How Can You Prove the Limit of (n-1/n) as n Approaches Infinity Equals 1?

[Ed Quanta]

How do you prove that the lim n->infinity (n-1/n)=1?

I know that the definition of convergence for a sequence xn is for all E>0, there exists an N is an element of the set of a natural numbers and there exists a n>=N, such that lxn-Ll<E.

Is it sufficient to just show that 1 is the least upper bound, and that

1- (n-1/n) <E and thus 1-E<(n-1/n) and then n-nE<n-1 and ultimately there is an n such that n-nE+1<n

 

[HallsofIvy]

I am tempted to say "you don't- it's not true!". But you mean (n+1)/n NOT
"n+(1/n)" which is how "n+ 1/n" would normally be interpreted.

(n+1)/n= 1+ 1/n . It should be easy for you to prove that 1/n-> 0 as n-> infinity.

Yes, you can do it as |1- (n-1)/n|= |(n-n+1)/n|= 1/n< E- that's much simpler than
multiplying by the denominator,n, before simplifying.

 

[M98Ranger]

and so there exists an N is an element of the set of a natural numbers and there exists a n>=N, such that l(n-1/n)-1l<E?

Yes, your approach seems correct.

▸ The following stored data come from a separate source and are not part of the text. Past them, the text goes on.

[config.mk]
export PLATFORM = sky130hd
export DESIGN_NAME = sr_wp_ctrl
export DESIGN_NICKNAME = d
export VERILOG_FILES = /design/src/rtl/sr_wp_pkg.sv /design/src/rtl/sr_wp_range.sv /design/src/rtl/sr_wp_gate.sv /design/src/rtl/sr_wp_ctrl.sv
export SDC_FILE = /design/constraint.sdc
export NUM_CORES = 1
export LEC_CHECK = 0
export ABC_AREA = 0
export BUFFER_PORTS_ARGS = -buffer_cell sky130_fd_sc_hd__buf_4
export CAP_MARGIN = 20
export CORE_AREA = 2 2 39 41
export CTS_BUF_LIST = sky130_fd_sc_hd__clkbuf_4 sky130_fd_sc_hd__clkbuf_8
export DETAILED_ROUTE_END_ITERATION = 12
export DIE_AREA = 0 0 41 43
export GPL_TIMING_DRIVEN = 0
export PLACE_DENSITY_LB_ADDON = 0.25
export SYNTH_ARGS = -nofsm -noshare
export SYNTH_HDL_FRONTEND = slang
export SYNTH_HIERARCHICAL = 1
export SYNTH_SLANG_ARGS = --single-unit
[constraint.sdc]
create_clock -name clk -period 3.2 [get_ports clk]
set_input_delay 0.16 -clock clk [delete_from_list [all_inputs] [get_ports clk]]
set_output_delay 0.16 -clock clk [all_outputs]
set_load 0.05 [all_outputs]
[src/rtl/sr_wp_pkg.sv]
package sr_wp_pkg;
    localparam int SR_W   = 8;
    localparam int B_WPEN = 7;
    localparam int B_BP1  = 3;
    localparam int B_BP0  = 2;
    localparam int B_WEN  = 1;
    localparam int B_BSY  = 0;

    typedef struct packed {
        logic       wpben;
        logic [1:0] bp;
        logic       wen;
        logic       busy;   // status-write cycle running
        logic       abort;  // pin dipped during the shift
        logic       ok;     // acceptance pulse
    } sr_state_t;
endpackage
[src/rtl/clkpm_pkg.sv]
package clkpm_pkg;

    localparam int CTRL_W = 5;
    localparam int STAT_W = CTRL_W + 1;

    // Field order is the software-visible bit order, LSB last.
    typedef struct packed {
        logic pll_en;
        logic ratio12;
        logic dbl;
        logic pdown;
        logic idle;
    } ctrl_t;

endpackage

[src/rtl/clkpm_sync.sv]
module clkpm_sync #(
    parameter int STAGES = 2
) (
    input  logic clk,
    input  logic rst_n,
    input  logic din,
    output logic dout
);

    logic [STAGES-1:0] sync_d, sync_q;

    generate
        if (STAGES == 1) begin : g_one
            always_comb sync_d = din;
        end else begin : g_many
            always_comb sync_d = {sync_q[STAGES-2:0], din};
        end
    endgenerate

    always_ff @(posedge clk or negedge rst_n) begin
        if (!rst_n) sync_q <= '0;
        else        sync_q <= sync_d;
    end

    assign dout = sync_q[STAGES-1];

endmodule

[src/rtl/clkpm_perdiv.sv]
module clkpm_perdiv #(
    parameter int SLOW = 12,
    parameter int FAST = 6
) (
    input  logic clk,
    input  logic rst_n,
    input  logic hold,
    input  logic fast_sel,
    output logic tick
);

    localparam int CW = $clog2(SLOW);
    localparam logic [CW-1:0] SLOW_LAST = CW'(SLOW - 1);
    localparam logic [CW-1:0] FAST_LAST = CW'(FAST - 1);

    logic [CW-1:0] cnt_d, cnt_q;
    logic [CW-1:0] last;

    always_comb begin
        last  = fast_sel ? FAST_LAST : SLOW_LAST;
        cnt_d = cnt_q;
        if (!hold) begin
            // >= so a switch to the shorter period wraps at once
            if (cnt_q >= last) cnt_d = '0;
            else               cnt_d = cnt_q + 1'b1;
        end
    end

    always_ff @(posedge clk or negedge rst_n) begin
        if (!rst_n) cnt_q <= '0;
        else        cnt_q <= cnt_d;
    end

    assign tick = !hold && (cnt_q == last);

endmodule

[src/rtl/clkpm_ctrl.sv]
module clkpm_ctrl
    import clkpm_pkg::*;
#(
    parameter int SYNC_STAGES = 2,
    parameter int PER_SLOW    = 12,
    parameter int PER_FAST    = 6
) (
    input  logic              clk,
    input  logic              rst_n,
    input  logic              reg_wr,
    input  logic [CTRL_W-1:0] reg_wdata,
    input  logic              pll_lock_in,
    input  logic              wake_irq,
    input  logic              wake_usb,
    output logic              cpu_ce,
    output logic              per_ce,
    output logic              usb_ce,
    output logic [STAT_W-1:0] stat_rdata
);

    typedef struct packed {
        ctrl_t ctrl;
        logic  half;
        logic  lock;
    } state_t;

    state_t st_d, st_q;
    logic   lock_sync;
    logic   wake;

    clkpm_sync #(.STAGES(SYNC_STAGES)) u_lock_sync (
        .clk   (clk),
        .rst_n (rst_n),
        .din   (pll_lock_in),
        .dout  (lock_sync)
    );

    clkpm_perdiv #(.SLOW(PER_SLOW), .FAST(PER_FAST)) u_perdiv (
        .clk      (clk),
        .rst_n    (rst_n),
        .hold     (st_q.ctrl.pdown),
        .fast_sel (st_q.ctrl.dbl && !st_q.ctrl.ratio12),
        .tick     (per_ce)
    );

    assign wake = wake_irq || wake_usb;

    always_comb begin
        st_d      = st_q;
        st_d.half = !st_q.half;
        if (reg_wr) st_d.ctrl = ctrl_t'(reg_wdata);
        if (wake) begin
            st_d.ctrl.idle  = 1'b0;
            st_d.ctrl.pdown = 1'b0;
        end
        st_d.lock = st_q.ctrl.pll_en && lock_sync;
    end

    always_ff @(posedge clk or negedge rst_n) begin
        if (!rst_n) st_q <= '0;
        else        st_q <= st_d;
    end

    assign cpu_ce     = !st_q.ctrl.idle && !st_q.ctrl.pdown &&
                        (st_q.ctrl.dbl || st_q.half);
    assign usb_ce     = st_q.lock && !st_q.ctrl.pdown;
    assign stat_rdata = {st_q.lock, st_q.ctrl};

endmodule

[config.mk]
export PLATFORM = sky130hd
export DESIGN_NAME = clkpm_ctrl
export DESIGN_NICKNAME = d
export VERILOG_FILES = /design/src/rtl/clkpm_pkg.sv /design/src/rtl/clkpm_sync.sv /design/src/rtl/clkpm_perdiv.sv /design/src/rtl/clkpm_ctrl.sv
export SDC_FILE = /design/constraint.sdc
export NUM_CORES = 1
export LEC_CHECK = 0
export CAP_MARGIN = 10
export CELL_PAD_IN_SITES_DETAIL_PLACEMENT = 2
export CELL_PAD_IN_SITES_GLOBAL_PLACEMENT = 2
export CORE_UTILIZATION = 30
export DETAILED_ROUTE_END_ITERATION = 8
export GPL_ROUTABILITY_DRIVEN = 1
export PLACE_DENSITY = 0.78
export RECOVER_POWER = 100
export SETUP_SLACK_MARGIN = 0.5
export SYNTH_ARGS = -nofsm -noshare
export SYNTH_HDL_FRONTEND = slang
export SYNTH_HIERARCHICAL = 1
export SYNTH_SLANG_ARGS = --single-unit
[constraint.sdc]
create_clock -name clk -period 3.1 [get_ports clk]
set_input_delay 0.31 -clock clk [delete_from_list [all_inputs] [get_ports clk]]
set_output_delay 0.31 -clock clk [all_outputs]
set_load 0.005 [all_outputs]
==> impl_metrics.tcl <==
set metrics [dict create \
    fin_skew_ns 0.00230 \
    place_area_um2 853 \
    h-tree-depth 1 \
    final_common_cell "dfrtp_1" \
    cts_buffers 3 \
    cts_resized 0 \
    dieWidth_um 49.8 \
    stdcell_area_um2 856 \
    grt_max_degree 14 \
    status "completed" \
    fill_cells 225 \
    cp_cell_sequence "nor2b_1 > inv_1 > ha_1 > nand2_2 > nor3_1 > dlygate4sd3_1" \
    ys_ff_latch 13 \
    grtUsageMet1_pct 17.5 \
    finalCritPeriodShare_pct 78.3 \
    finalHoldViolCount 0 \
    grt_pass1_wl_um 2490 \
    yosysUniqueCellTypes 22 \
    dpl.hpwl_um 1110 \
    worst-path-buf-inv 2 \
    regArea_um2 325 \
    grt_pass1_vias 543 \
    io_buffers 19 \
    cp_max_fo 4 \
    worstPathArrival_ns 2.12 \
    place.gp.congestion 0.761 \
    total_power_w 0.000543 \
    crit_family "buffers and inverters" \
    num_vias 492 \
    avgSynthCellArea_um2 11.6 \
    max_slew.worst_pin.slew_ns 0.560 \
    maxCapViolations 0 \
    setup_viol 0 \
    syn_inst 59 \
    cts_sinks 13 \
    drv_slew 0 \
    cts_tree "built" \
    use_met2_pct 21.4 \
    cts_buffer_depth 2 \
    slew_headroom_pct 62.5 \
    std_cell_rows 16 \
    insertedDiodeCount 0 \
    start_kind "flop" \
    die_area_um2 2480 \
    vias_per_cell 4.82 \
    tns_ns 0 \
    ys_seq_area_share_pct 47.4 \
    clk_pin_slew_worst_paths_ns 0.08 \
    clk_latency_ns 0.27 \
    hold_class "flop to flop" \
    max_freq_ghz 0.412 \
    io_pins 20 \
    multi_input_area_um2 265 \
    drc 0 \
    cts_hold_buf 0 \
    cpMaxStageDelayCell "dlygate4sd3_1" \
    ant_nets 0 \
    r2r_setup_slack_ns 1.30 \
    drtIter0Drc 5 \
    fin_crit_ns 2.43 \
    core_um2 2060 \
    drive_gt1_share_pct 8.00 \
    busiest_layer "met2" \
    met3_usage_pct 3.70 \
    required_ns 2.79 \
    rsz0062_at_grt "false" \
    post_cts_buffers 0 \
    critPathMaxStageDelay_ns 0.58 \
    syn_to_final_growth_pct 24.8 \
    fin_nets 91 \
    ys.warnings.count 6 \
    grt_use_total_pct 13.6 \
    drt_wl_total_um 1360 \
    syn_area_um2 686 \
    synth_nets 74 \
    grt_overflow 0 \
    peakVddDrop_mv 0.424 \
    power.density_nw_per_um2 635 \
    critical_path_class "flop to output pin" \
    final_cell_mix "dfrtp_1, dlygate4sd3_1, clkdlybuf4s50_1" \
    start_util_pct 33.3 \
    antenna_found_initial 0 \
    cts_root_buffer "clkbuf_4" \
    end_kind "output pin" \
    wl_per_cell_um 13.3 \
    dr.pass1.iters 2 \
    die_y_um 49.8 \
    p_leak_nw 0.390 \
]
[metal layers]
| layer | vias up | wire, um |
|---|---|---|
| met4 | 0 | 10 |
| met5 | - | 0 |
| met2 | 10 | 665 |
| met3 | 3 | 47 |
| li1 | 230 | - |
| met1 | 249 | 636 |
[Yosys cell counts]
master,count,area share [%]
and2_1,1,0.91
o31ai_1,2,2.2
nor3_1,4,2.9
a21oi_2,1,1.3
o21ai_0,2,1.5
mux2i_1,2,2.9
a21oi_4,1,2.4
nand2_2,1,0.91
nor2b_1,2,1.8
o211ai_2,1,1.8
buf_6,1,1.6
nor2_1,2,1.1
ha_1,4,7.3
nand2_1,4,2.2
o32ai_2,1,2.4
nand3_1,2,1.5
mux2_4,3,6.6
inv_1,4,2.2
o211a_1,1,1.5
dfrtp_1,13,47
a21o_1,1,1.1
buf_4,6,6.6
[flip-flops by register name, summed over array words and instances (netlist names)]
register / flops
u_lock_sync/sync_q: 2
stat_rdata: 6
u_perdiv/cnt_q: 4
st_q: 1
[layout make-up]
type | instances | share of cell area (%)
multi-input cells | 35 | 31.0
clock buffers | 4 | 3.07
repair buffers | 19 | 22.2
inverters | 4 | 1.75
well taps | 27 | 3.95
flip-flops and latches | 13 | 38.0
[report_power, final]
| part | internal, W | total, W | switching (W) |
|---|---|---|---|
| registers | 0.000203 | 0.000242 | 0.0000392 |
| clock network | 0.0000499 | 0.000103 | 0.0000532 |
| logic | 0.0000990 | 0.000198 | 0.0000990 |
| total | 0.000352 | 0.000543 | 0.000191 |
[kinds of logic after synthesis]
| group | share of synthesized area (%) |
|---|---|
| simple gates | 11.3 |
| buf+inv | 10.4 |
| mux | 9.49 |
| flops | 47.4 |
| fa+ha+maj | 7.30 |
| compound gates | 14.1 |
[worst paths after layout]
path                                       startpoint                     to  cells past startpoint
worst min-delay path            u_lock_sync/sync_q[0]  u_lock_sync/sync_q[1]                      0
min in group asynchronous                       rst_n  u_lock_sync/sync_q[0]                      1
worst max-delay path                    stat_rdata[2]                 per_ce                      6
max in group asynchronous                       rst_n      u_perdiv/cnt_q[3]                      1
worst min register to register  u_lock_sync/sync_q[0]  u_lock_sync/sync_q[1]                      0
worst max register to register          stat_rdata[2]      u_perdiv/cnt_q[2]                      7
[metrics by stage]
stage / cells / utilization, % / hold WS [ns] / setup slack, ns
2_1_floorplan: 59 / - / 0.0144 / 1.57
3_3_place_gp: 98 / 41.4 / 0.336 / 1.08
3_5_place_dp: 98 / 41.4 / 0.343 / 0.974
4_1_cts: 102 / 42.7 / 0.362 / 0.661
5_1_grt: 102 / 41.5 / 0.366 / 0.483
6_report: 102 / 41.5 / 0.358 / 0.672
Note: power is estimated with default switching activity, not from simulation.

To prove that the limit of (n-1/n) as n approaches infinity is 1, we need to show that for any given epsilon (E), there exists a natural number N such that for all n>=N, the difference between (n-1/n) and 1 is less than E.

In your proof, you have shown that for any given E, there exists a natural number N (specifically, N = 1/E) such that for all n>=N, the difference between (n-1/n) and 1 is less than E. This is exactly what we need to show for convergence.

So, yes, your approach is sufficient to prove that the limit of (n-1/n) as n approaches infinity is 1.